In business terms, PowerPoint slides are a uniquely powerful content type for several reasons: each slide functions as a “semantic unit” containing a single thought or subject; slides are graphical in nature; and presentation is important to communication. Because of this, there is long-term potential for this to change how people work, creating previously unimagined efficiencies within organizations.
This same concept can also be applied to other document formats, such as PDFs and books, to surface specific information within dense or lengthy pieces of content.
- Geoscientist reports
Organizations in the natural resources sector often have millions of data points and no simple way to classify them. For instance, one leading oil and gas company had reports dating back to the 1920s and needed a way to extract images and organize them by location.

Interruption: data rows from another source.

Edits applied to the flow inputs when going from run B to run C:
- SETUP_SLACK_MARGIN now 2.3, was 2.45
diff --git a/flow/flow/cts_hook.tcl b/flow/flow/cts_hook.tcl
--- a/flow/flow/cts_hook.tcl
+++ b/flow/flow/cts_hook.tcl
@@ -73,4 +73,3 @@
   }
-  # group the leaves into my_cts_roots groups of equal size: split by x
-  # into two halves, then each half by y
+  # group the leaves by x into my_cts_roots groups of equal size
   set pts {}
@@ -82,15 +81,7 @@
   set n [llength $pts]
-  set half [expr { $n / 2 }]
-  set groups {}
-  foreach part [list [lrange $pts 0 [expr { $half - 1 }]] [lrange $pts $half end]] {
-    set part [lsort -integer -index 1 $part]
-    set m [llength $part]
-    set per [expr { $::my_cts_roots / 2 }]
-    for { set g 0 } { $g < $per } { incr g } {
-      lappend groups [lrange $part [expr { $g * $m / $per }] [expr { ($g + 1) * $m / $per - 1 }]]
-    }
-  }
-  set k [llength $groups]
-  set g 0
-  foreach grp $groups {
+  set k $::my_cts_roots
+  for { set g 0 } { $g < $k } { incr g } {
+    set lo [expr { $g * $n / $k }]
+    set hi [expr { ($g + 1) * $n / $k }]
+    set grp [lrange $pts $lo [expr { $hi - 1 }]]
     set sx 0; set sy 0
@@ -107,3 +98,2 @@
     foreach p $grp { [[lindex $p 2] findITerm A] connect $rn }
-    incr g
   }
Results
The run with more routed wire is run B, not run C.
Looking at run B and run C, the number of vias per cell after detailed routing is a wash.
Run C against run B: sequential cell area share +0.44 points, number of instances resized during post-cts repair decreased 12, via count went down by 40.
Background: an optimization exercise with open tools, aiming at small area and a short achievable clock period. Do not read the settings as production practice.
Where RTL was checked, it was by simulation tests only, not by an equivalence proof against the original.

// AXIS_linear_regression_v1_0
module AXIS_linear_regression_v1_0 #
	(
		parameter M = 8,
		parameter N = 3,
		parameter integer C_S00_AXIS_TDATA_WIDTH	= 32,
		parameter integer C_M00_AXIS_TDATA_WIDTH	= 32,
		parameter integer C_M00_AXIS_START_COUNT	= 32
	)
	(
		input wire  aclk,
		input wire  aresetn,
		output wire  s00_axis_tready,
		input wire [C_S00_AXIS_TDATA_WIDTH-1 : 0] s00_axis_tdata,
		input wire  s00_axis_tlast,
		input wire  s00_axis_tvalid,
		output wire  m00_axis_tvalid,
		output wire [C_M00_AXIS_TDATA_WIDTH-1 : 0] m00_axis_tdata,
		output wire  m00_axis_tlast,
		input wire  m00_axis_tready
	);
    reg        tready_r;
    reg  [2:0] vdly, ldly;
    reg        tvalid_r, tlast_r;
    reg  [31:0] tdata_r;
    reg  [1:0] col;         
    reg  [3:0] row;         
    reg        pending;     
    reg  [1:0] w;           
    assign s00_axis_tready = tready_r;
    assign m00_axis_tvalid = tvalid_r;
    assign m00_axis_tlast  = tlast_r;
    assign m00_axis_tdata  = tdata_r;
    wire take = s00_axis_tvalid & tready_r & ~pending;
    wire xrow = ~row[3];
    wire nz = row != 4'd0;              
    wire [15:0] bus16 = s00_axis_tdata[15:0];
    wire [15:0] enc;
    wire [7:0] encn;
  ...
Size: about 3,600 cells after synthesis, about 520 flip-flops, roughly 72 I/O pins, roughly 45,000 µm² of cells after synthesis.
==> module AXIS_linear_regression_v1_0, before the edit <==
module AXIS_linear_regression_v1_0 #
	(
		parameter M = 8,
		parameter N = 3,
		parameter integer C_S00_AXIS_TDATA_WIDTH	= 32,
		parameter integer C_M00_AXIS_TDATA_WIDTH	= 32,
		parameter integer C_M00_AXIS_START_COUNT	= 32
	)
	(
		input wire  aclk,
		input wire  aresetn,
		output wire  s00_axis_tready,
		input wire [C_S00_AXIS_TDATA_WIDTH-1 : 0] s00_axis_tdata,
		input wire  s00_axis_tlast,
		input wire  s00_axis_tvalid,
		output wire  m00_axis_tvalid,
		output wire [C_M00_AXIS_TDATA_WIDTH-1 : 0] m00_axis_tdata,
		output wire  m00_axis_tlast,
		input wire  m00_axis_tready
	);
    reg        tready_r;
    reg  [2:0] vdly, ldly;
    reg        tvalid_r, tlast_r;
    reg  [31:0] tdata_r;
    reg  [1:0] col;         
    reg  [3:0] row;         
    reg        pending;     
    reg  [1:0] w;           
    assign s00_axis_tready = tready_r;
    assign m00_axis_tvalid = tvalid_r;
    assign m00_axis_tlast  = tlast_r;
    assign m00_axis_tdata  = tdata_r;
    wire take = s00_axis_tvalid & tready_r & ~pending;
    wire xrow = ~row[3];
    wire nz = row != 4'd0;              
    wire [15:0] bus16 = s00_axis_tdata[15:0];
    wire [15:0] enc;
    wire [7:0] encn;
    genvar g;
    generate for (g = 0; g < 8; g = g + 1) begin : be
        wire am1 = (g == 0) ? 1'b0 : bus16[2*g-1];
        wire a0 = bus16[2*g], a1 = bus16[2*g+1];
        assign enc[2*g]   = a0 ^ am1;
        assign enc[2*g+1] = (a1 & ~a0 & ~am1) | (~a1 & a0 & am1);
        assign encn[g]    = a1;
    end endgenerate
    reg [15:0] E0, E1, E2;
    reg [7:0] N0, N1, N2;
    wire ld0 = ~xrow | (col == 2'd0);
    wire ld1 = ~xrow | (col == 2'd1);
    wire ld2 = ~xrow | (col == 2'd2);
    wire flip = take & xrow & (col == 2'd3);
    reg [31:0] R0a, R0b, R0c;           
    reg [31:0] R1a, R1b;                
    reg [31:0] A22;
    reg [31:0] B0, B1, B2;              
    wire [31:0] busx = (col == 2'd3) ? s00_axis_tdata : {{16{s00_axis_tdata[15]}}, bus16};
    reg [31:0] Q0, Q1, Q2;
    reg sx0, sx1, sx2, sx3;             
    reg st;                             
    reg cR0, cB0, cR1, cB1, cR2, cB2;
    always @(posedge aclk) begin
        if (ld0) E0 <= enc;
        if (ld1) E1 <= enc;
        if (ld2) E2 <= enc;
        if (ld0 | flip) N0 <= ld0 ? encn : ~N0;
        if (ld1 | flip) N1 <= ld1 ? encn : ~N1;
        if (ld2 | flip) N2 <= ld2 ? encn : ~N2;
        Q0 <= xrow ? busx : R0a;
        Q1 <= xrow ? busx : (col == 2'd0) ? R0b : R1a;
        Q2 <= xrow ? busx : (col == 2'd0) ? R0c : (col == 2'd1) ? R1b : A22;
        if (!aresetn) begin
            tready_r <= 1'b0;
            vdly <= 3'b0; ldly <= 3'b0;
            tvalid_r <= 1'b0; tlast_r <= 1'b0;
            col <= 2'd0; row <= 4'd0;
            pending <= 1'b0; w <= 2'd0;
            {sx0, sx1, sx2, sx3, st} <= 5'b0;
            {cR0, cB0, cR1, cB1, cR2, cB2} <= 6'b0;
        end else begin
            tready_r <= m00_axis_tready;
            vdly <= {vdly[1:0], s00_axis_tvalid};
            ldly <= {ldly[1:0], s00_axis_tlast};
            tvalid_r <= vdly[2];
            tlast_r <= ldly[2];
            sx0 <= take & xrow & (col == 2'd0);
            sx1 <= take & xrow & (col == 2'd1);
            sx2 <= take & xrow & (col == 2'd2);
            sx3 <= take & xrow & (col == 2'd3);
            st  <= take & ~xrow & (col != 2'd3);
            cR0 <= take & xrow & nz & (col != 2'd3);
            cB0 <= take & (xrow ? nz & (col == 2'd3) : (col != 2'd3));
            cR1 <= take & xrow & nz & (col == 2'd1 || col == 2'd2);
            cB1 <= take & (xrow ? nz & (col == 2'd3) : 1'b1);
            cR2 <= take & xrow & nz & (col == 2'd2);
            cB2 <= take & (xrow ? nz & col[0] : 1'b1);
            if (take) begin
                col <= col + 2'd1;
                if (col == 2'd3) row <= row + 4'd1;
                if (~xrow && col == 2'd3) pending <= 1'b1;
            end
            if (pending & m00_axis_tready) begin
                w <= (w == 2'd2) ? 2'd0 : w + 2'd1;
                if (w == 2'd2) begin
                    pending <= 1'b0;
                    row <= 4'd0;
                    col <= 2'd0;
                end
            end
        end
    end
    wire tload = pending & m00_axis_tready;
    wire [31:0] gw = (w == 2'd0) ? B0 : (w == 2'd1) ? B1 : B2;
    always @(posedge aclk)
        tdata_r <= ({32{tload & aresetn}} & gw) | ({32{~tload & aresetn}} & tdata_r);
    wire [31:0] c0 = ({32{cR0}} & R0a) | ({32{cB0}} & B0);
    wire [31:0] r0;
    mac u0 (E0, N0, Q0, c0, r0);
    wire [31:0] c1 = ({32{cR1}} & R1a) | ({32{cB1}} & B1);
    wire [31:0] r1;
    mac u1 (E1, N1, Q1, c1, r1);
    wire [31:0] c2 = ({32{cR2}} & A22) | ({32{cB2}} & B2);
    wire [31:0] r2;
    mac u2 (E2, N2, Q2, c2, r2);
    wire wa0 = sx0 | sx1 | sx2 | (take & ~xrow & (col != 2'd3));
    wire wa1 = sx1 | sx2 | (take & ~xrow & (col == 2'd1));
    always @(posedge aclk) begin
        if (wa0) begin
            R0a <= R0b;
            R0b <= R0c;
            R0c <= r0;
        end
        if (wa1) begin
            R1a <= R1b;
            R1b <= r1;
        end
        if (sx2) A22 <= r2;
        if (sx3 | st) begin B0 <= r0; B1 <= r1; B2 <= r2; end
    end
endmodule
What follows belongs to an exercise in optimizing a design on an open flow for small area; a production flow would make more cautious choices.
The RTL was checked by simulation tests, not by an equivalence proof against the original design.
The flow treats the clock pin as an ideal source, which a real chip does not have.
No activity file was given, so power comes from the tool's default toggle rates.

==> fjord: inputs <==
==> flow/design.v <==
module Counter #(
		parameter WIDTH = 16
	) (
		input enable,
		input reset,
		input clk,
		output reg[WIDTH-1:0] result
		);
	always @(posedge clk) begin
		if (reset) begin
			result <= {WIDTH{1'b0}};
			end
		else if (enable) begin
			result <= result + 1;
			end
		end
	endmodule
module EdgeDetector(
		input sig,
		input clk,
		output rise,
		output fall
		);
	reg prev;  
	always @(posedge clk) begin
		prev <= sig;
		end
	assign rise = sig > prev;
	assign fall = sig < prev;
	endmodule	
module LighthouseTimer #(
		parameter COUNTER_WIDTH = 32,
		parameter CLOCKS_PER_US = 16
	) (
		input envelope,
		input data,
		input clk,
		input reset,
		output [COUNTER_WIDTH-1:0] sync_A_time,
		output [COUNTER_WIDTH-1:0] sync_B_time,
		output [COUNTER_WIDTH-1:0] sweep_time,
		output reg complete
		);
	localparam DW = 18;
	localparam PW = 16;
	localparam LW = 17;
	localparam TIMEOUT_SYNC_A = 4300*CLOCKS_PER_US;
	localparam TIMEOUT_SYNC_B = 600*CLOCKS_PER_US;
	localparam TIMEOUT_SWEEP = 7000*CLOCKS_PER_US;
	localparam SYNC_PULSE_MIN = 62*CLOCKS_PER_US;
	function [LW-1:0] lfsrStep(input [LW-1:0] s);
		lfsrStep = {s[LW-2:0], ~(s[16] ^ s[13])};
	endfunction
	localparam [LW-1:0] AT_SWEEP = 17'h175f5;
	localparam PULSE_SYNC_A = 2'b01;
	localparam PULSE_SYNC_B = 2'b10;
	localparam PULSE_SWEEP = 2'b11;
	localparam PHASE_WAIT = 2'b00;
	localparam PHASE_TIME_PULSE = 2'b01;
	localparam PHASE_PULSE_COMPLETE = 2'b10;
	localparam PHASE_TIMEOUT = 2'b11;
	reg [1:0] pulse;
	reg [1:0] phase;
	reg prev;
	wire riseDetected = envelope & ~prev;
	wire fallDetected = ~envelope & prev;
	reg [LW-1:0] delay;
	reg delayReset;
	reg pastSweep;
	reg [DW-1:0] track;
	reg [PW-1:0] widthA;
	reg [PW-1:0] widthB;
	reg pulseRun;
	reg pulseOdd;
	wire isA = pulse == PULSE_SYNC_A;
	wire isB = pulse == PULSE_SYNC_B;
	wire isS = pulse == PULSE_SWEEP;
	wire timedOut = isB ? track > TIMEOUT_SYNC_B :
		(isS | complete) ? pastSweep : (pastSweep | track > TIMEOUT_SYNC_A);
	wire trackHold = complete | (isS & (pulseOdd | phase == PHASE_PULSE_COMPLETE));
	wire [DW-1:0] trackNext = track + {{(DW-1){1'b0}}, ~trackHold};
	wire shortA = track < SYNC_PULSE_MIN - 1;
	wire shortB = widthB < SYNC_PULSE_MIN;
	wire restart = reset |
		(phase == PHASE_WAIT & fallDetected & isA) |
		(phase == PHASE_PULSE_COMPLETE & ((isA & shortA) | (isB & shortB))) |
		(phase == PHASE_TIMEOUT & ~isB);
	wire sweepDone = phase == PHASE_PULSE_COMPLETE & isS;
	assign sync_A_time = {{(COUNTER_WIDTH-PW){1'b0}}, widthA};
	assign sync_B_time = {{(COUNTER_WIDTH-PW){1'b0}}, widthB & {PW{~isB}}};
	assign sweep_time = {{(COUNTER_WIDTH-DW){1'b0}}, track & {DW{complete}}};
	always @(posedge clk) begin
		prev <= envelope;
		if (delayReset) begin
			delay <= {LW{1'b0}};
			pastSweep <= 1'b0;
		end else begin
			delay <= lfsrStep(delay);
			if (delay == AT_SWEEP) pastSweep <= 1'b1;
		end
		if ((delayReset & ~complete) | (restart & complete))
			track <= {DW{1'b0}};
		else
			track <= trackNext;
		pulseOdd <= pulseRun & ~pulseOdd;
		if (restart)
			widthB <= {PW{1'b0}};
		else if (isB & phase == PHASE_TIME_PULSE)
			widthB <= widthB + 1'b1;
		if (restart)
			widthA <= {PW{1'b0}};
		else if (phase == PHASE_PULSE_COMPLETE & isA)
			widthA <= trackNext[PW-1:0];
		if (restart)
			complete <= 1'b0;
		else if (sweepDone)
			complete <= 1'b1;
		delayReset <= restart | sweepDone;
		if (reset)
			pulseRun <= 1'b0;
		else if (phase == PHASE_WAIT & fallDetected)
			pulseRun <= 1'b1;
		else if (phase == PHASE_TIME_PULSE & riseDetected)
			pulseRun <= 1'b0;
		else if (restart)
			pulseRun <= 1'b0;
		if (reset)
			phase <= PHASE_WAIT;
		else case (phase)
			PHASE_WAIT:
				if (timedOut)
					phase <= PHASE_TIMEOUT;
				else if (fallDetected)
					phase <= PHASE_TIME_PULSE;
			PHASE_TIME_PULSE:
				if (riseDetected)
					phase <= PHASE_PULSE_COMPLETE;
			default:
				phase <= PHASE_WAIT;
		endcase
		if (restart)
			pulse <= PULSE_SYNC_A;
		else if (phase == PHASE_PULSE_COMPLETE)
			pulse <= isA ? PULSE_SYNC_B : isB ? PULSE_SWEEP : PULSE_SYNC_A;
		else if (phase == PHASE_TIMEOUT)
			pulse <= PULSE_SWEEP;
	end
endmodule
What follows belongs to an exercise in optimizing a design on an open flow for small area, a short achievable clock period and few clock cycles; a production flow would make more cautious choices. Where RTL was checked, it was by simulation tests only, not by an equivalence proof against the original. Power is estimated from default activity; no workload was simulated.

== the reference run ==
==> module blur_unit, before the edit <==
module blur_unit #(
    parameter W = 16,
    parameter FREE = 0
) (
    input wire clk_in,
    input wire rst_in,
    input wire in_v,
    input wire [7:0] in_d,
    input wire [2*$clog2(W)-1:0] in_addr,  
    output logic out_v,
    output logic [7:0] out_d,
    output logic [2*$clog2(W)-1:0] out_addr,
    output logic sub_v  
);
    localparam XW = $clog2(W);
    wire [XW-1:0] ix = in_addr[XW-1:0];
    wire [XW-1:0] iy = in_addr[2*XW-1:XW];
    logic [XW-1:0] fx;
    logic flushing;
    wire tok = in_v | flushing;
    logic [7:0] lb1 [0:W-1];
    logic [7:0] lb2 [0:W-2];
    logic [9:0] p;
    always_ff @(posedge clk_in) begin
        if (FREE || tok) begin
            lb1[0] <= in_d;
            lb2[0] <= (iy == 0) ? in_d : lb1[W-1];
            for (int k = 1; k < W; k++) lb1[k] <= lb1[k-1];
            for (int k = 1; k < W-1; k++) lb2[k] <= lb2[k-1];
            p <= {2'b00, lb2[W-2]} + {1'b0, lb1[W-2], 1'b0};
        end
    end
    wire [7:0] mid = lb1[W-1];
    wire [7:0] bot = flushing ? mid : in_d;
    wire [9:0] v = p + {2'b00, bot};
    wire vtok = (in_v && iy != 0) || flushing;
    wire [XW-1:0] vx = flushing ? fx : ix;
    wire vx0 = vx == 0;
    wire vxl = vx == W-1;
    always_ff @(posedge clk_in) begin
        if (rst_in) begin
            fx <= 0;
            flushing <= 0;
        end else begin
            if (in_v && ix == W-1 && iy == W-1) flushing <= 1;
            if (flushing) begin
                fx <= fx + 1'b1;
                if (fx == W-1) flushing <= 0;
            end
        end
    end
    logic [9:0] ha, hb;
    logic pend;
    wire [9:0] t3 = pend ? hb : p;
    wire [7:0] t4 = pend ? 8'd0 : bot;
    wire [11:0] hsum = {2'b00, ha} + {1'b0, hb, 1'b0} + {2'b00, t3} + {4'b0000, t4};
    wire htok = (vtok && !vx0) || pend;
    wire [2*XW-1:0] next_addr = out_addr + out_v;
    always_ff @(posedge clk_in) begin
        if (FREE || vtok) begin
            ha <= vx0 ? v : hb;
            hb <= v;
        end
        out_d <= hsum[11:4];
        if (rst_in) begin
            pend <= 0;
            out_v <= 0;
            sub_v <= 0;
            out_addr <= 0;
        end else begin
            pend <= vtok && vxl;
            out_v <= htok;
            sub_v <= htok && !next_addr[0] && !next_addr[XW];
            out_addr <= next_addr;
        end
    end
endmodule
==> flow/config.mk <==
export PLATFORM = sky130hd
export DESIGN_NAME = gaussian_pyramid
export DESIGN_NICKNAME = gaussian_pyramid
export VERILOG_FILES = /design/flow/design.v
export SDC_FILE = /design/flow/constraint.sdc
export NUM_CORES = 8
export LEC_CHECK = 0
export CAP_MARGIN = 20
export CORE_MARGIN = 2
export CORE_UTILIZATION = 60
export SLEW_MARGIN = 20
export SYNTH_MEMORY_MAX_BITS = 16384
==> flow/constraint.sdc <==
create_clock -name core_clock -period 10.0 [get_ports {clk_in}]
set_input_delay 2.0000 -clock core_clock [delete_from_list [all_inputs] [get_ports {clk_in}]]
set_output_delay 2.0000 -clock core_clock [all_outputs]
set_load 0.01 [all_outputs]
standard.sh (not shown) runs the stock make flow with config.mk's settings and CLKGATE_MAP_FILE= SYNTH_SCRIPT=/design/flow/synth_recipe.tcl, a recipe that flattens the netlist after the stock synthesis.
==> flow/flow/run.sh <==
#!/bin/bash
set -euo pipefail
bash standard.sh SETUP_SLACK_MARGIN=7 BUFFER_PORTS_ARGS=-buffer_cell\ sky130_fd_sc_hd__buf_2 CTS_ARGS=-sink_clustering_enable\ -repair_clock_nets\ -dont_use_dummy_load\ -sink_clustering_size\ 30\ -sink_clustering_max_diameter\ 60 finish > standard_flow.log 2>&1
#### Input delta (the trial run over the reference run)
--- a/flow/design.v
+++ b/flow/design.v
@@ -19,60 +19,65 @@
     wire [XW-1:0] iy = in_addr[2*XW-1:XW];
     logic [XW-1:0] fx;
     logic flushing;
     wire tok = in_v | flushing;
     logic [7:0] lb1 [0:W-1];
-    logic [7:0] lb2 [0:W-2];
-    logic [9:0] p;
+    logic [7:0] lb2 [0:W-1];
     always_ff @(posedge clk_in) begin
         if (FREE || tok) begin
             lb1[0] <= in_d;
             lb2[0] <= (iy == 0) ? in_d : lb1[W-1];
-            for (int k = 1; k < W; k++) lb1[k] <= lb1[k-1];
-            for (int k = 1; k < W-1; k++) lb2[k] <= lb2[k-1];
-            p <= {2'b00, lb2[W-2]} + {1'b0, lb1[W-2], 1'b0};
+            for (int k = 1; k < W; k++) begin
+                lb1[k] <= lb1[k-1];
+                lb2[k] <= lb2[k-1];
+            end
         end
     end
     wire [7:0] mid = lb1[W-1];
+    wire [7:0] top = lb2[W-1];
     wire [7:0] bot = flushing ? mid : in_d;
-    wire [9:0] v = p + {2'b00, bot};
+    wire [9:0] vsum = {2'b00, top} + {1'b0, mid, 1'b0} + {2'b00, bot};
     wire vtok = (in_v && iy != 0) || flushing;
-    wire [XW-1:0] vx = flushing ? fx : ix;
-    wire vx0 = vx == 0;
-    wire vxl = vx == W-1;
+    wire [XW-1:0] vxn = flushing ? fx : ix;
+    logic [9:0] vr;
+    logic vv, vx0, vxl;
     always_ff @(posedge clk_in) begin
+        vr <= vsum;
+        vx0 <= vxn == 0;
+        vxl <= vxn == W-1;
         if (rst_in) begin
             fx <= 0;
             flushing <= 0;
+            vv <= 0;
         end else begin
+            vv <= vtok;
             if (in_v && ix == W-1 && iy == W-1) flushing <= 1;
             if (flushing) begin
                 fx <= fx + 1'b1;
                 if (fx == W-1) flushing <= 0;
             end
         end
     end
     logic [9:0] ha, hb;
     logic pend;
-    wire [9:0] t3 = pend ? hb : p;
-    wire [7:0] t4 = pend ? 8'd0 : bot;
-    wire [11:0] hsum = {2'b00, ha} + {1'b0, hb, 1'b0} + {2'b00, t3} + {4'b0000, t4};
-    wire htok = (vtok && !vx0) || pend;
+    wire [9:0] tc = pend ? hb : vr;
+    wire [11:0] hsum = {2'b00, ha} + {1'b0, hb, 1'b0} + {2'b00, tc};
+    wire htok = (vv && !vx0) || pend;
     wire [2*XW-1:0] next_addr = out_addr + out_v;
     always_ff @(posedge clk_in) begin
-        if (FREE || vtok) begin
-            ha <= vx0 ? v : hb;
-            hb <= v;
+        if (FREE || vv) begin
+            ha <= vx0 ? vr : hb;
+            hb <= vr;
         end
         out_d <= hsum[11:4];
         if (rst_in) begin
             pend <= 0;
             out_v <= 0;
             sub_v <= 0;
             out_addr <= 0;
         end else begin
-            pend <= vtok && vxl;
+            pend <= vv && vxl;
             out_v <= htok;
             sub_v <= htok && !next_addr[0] && !next_addr[XW];
             out_addr <= next_addr;
         end
     end
## What came out
Looking only at proportion of power drawn by combinational gates, and setting everything else aside, the higher value of the reference run and the trial run goes to the reference run. The trial run vs. the reference run: post-layout net count shows a reduction of 450, part of the cycle the worst path needs shows a reduction of 2.1 points, maximum VDD drop down about 18%, worst-skew pair later-pin latency held, worst setup margin shows an increase of 210 ps. Core region area: lower on the trial run.
Testbench counts of the trial run, summed over its fixed seeds: cycles 7,392.
Only the layout flow was run in the reference run; the RTL was not checked for function there.

[port drivers added, routing unchanged]
In the flow no input, the clock included, has a driving cell. The finished layouts below were timed again as built, in two steps.
Step 1 sets driving cells, clkbuf_16 on the clock port and buf_2 on the other inputs (assumed; they add their load-dependent delay and slew).
Step 2 also shifts input and output timing later by t, the mid clock arrival at the registers, as if the neighbouring blocks saw the same clock.
Slacks: ideal ports / drivers / drivers and shift; pairs: ideal ports / drivers.
| run | t (ns) | setup WS [ns] | clock arrival spread, ns | worst register clock-pin slew, ns |
|---|---|---|---|---|
| the reference run | 0.664 | 6.622 / 6.622 / 6.512 | 0.100 / 0.099 | 0.11 / 0.11 |
| the trial run | 0.653 | 6.832 / 6.771 / 6.547 | 0.074 / 0.073 | 0.11 / 0.11 |
After both steps setup and hold are still met in every run listed. For the trial run, which loses most, drivers alone change the setup slack by -0.061 ns; drivers and shift together by -0.285 ns.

With the application of Intelligent Document X-ray tools to scan the millions of documents, and optical character recognition (OCR) to read text from images and captions, the computers were able to turn the information into machine-friendly data and geographically classify all reports. Images – including logs, seismic cross-sections, maps and magnetic lines – were correlated on a map of the world to assist in geographic searches or research for the placement of oil and gas wells.
- Pharmaceutical test procedures and master batch records
Generally, complex pharmaceutical records need to be copied from written documents (PDF or MS-Word) and filed in electronic management systems, which often requires interpretation of tables, lists and sections, in addition to text.
For example, one laboratory informatics consultancy needed a way to create electronic test procedures from PDF procedure documents to guide lab technicians through drug testing. As part of the testing process, those same people were having to read through lengthy documents, copying information to complete a form on the right-hand side of the screen.
With the ability to understand the presentational elements of these documents, Intelligent Document X-ray makes it possible to accurately complete these forms automatically. By showing the computer what they were cutting and pasting and from where, the team was able to “teach” the system to complete these documents.
- Safety standards documents and policy and procedures documents
By nature, policy documents are often lengthy and difficult to navigate. Intelligent Document X-ray makes it possible to segment these content formats into individual policies or procedures, tracking how they are related within the overall document and allowing readers to search for specific pieces of information.
For example, one customer does safety checks on lumber mills. When they are on the mill floor, they often have questions like, “What is the safe depth for sawdust in this type of mill?”. The ability to navigate high volumes of complex documents quickly and accurately is therefore critical.
One of Accenture’s customers is a public governmental organization that receives more than 4.5 million pieces of mail each year. Sorting and processing that volume of mail becomes an incredibly expensive and laborious task.
Now, with the help of computers to read mail, they are automatically able to route post to the correct department, identify the type of mail and why it was sent, identify the source from logos and designs, and extract key information such as names, dates and amounts. In all of these cases, presentational elements within the mail – position, color, font, graphical elements – are as important as the text itself to understanding and processing the mail.
- From engineering drawings to bill of materials
Understanding presentational elements is also making it possible for computers to create new documents entirely. In the building and construction industry, for instance, Intelligent Document X-ray can be applied to read engineering drawings and extract information to automatically create a bill of materials (BOM) document.
By searching engineering drawings for parts, where they are used and how they are connected, a BOM can be generated to include details such as what systems need to be redesigned or retrofitted when parts are end-of-life, help with troubleshooting, where faulty parts may be used, and hundreds of other critical needs for complex systems.
These examples are just a taste of what is becoming possible thanks to the insights derived from combining text and presentational data through Intelligent Document X-ray.
By focusing on both text and presentation, critical contextual cues are improving the accuracy and effectiveness of computers to not only read, but understand, content at scale. It’s the tip of the iceberg in a brave new world where we no longer have to choose between substance and style. Now we can have both.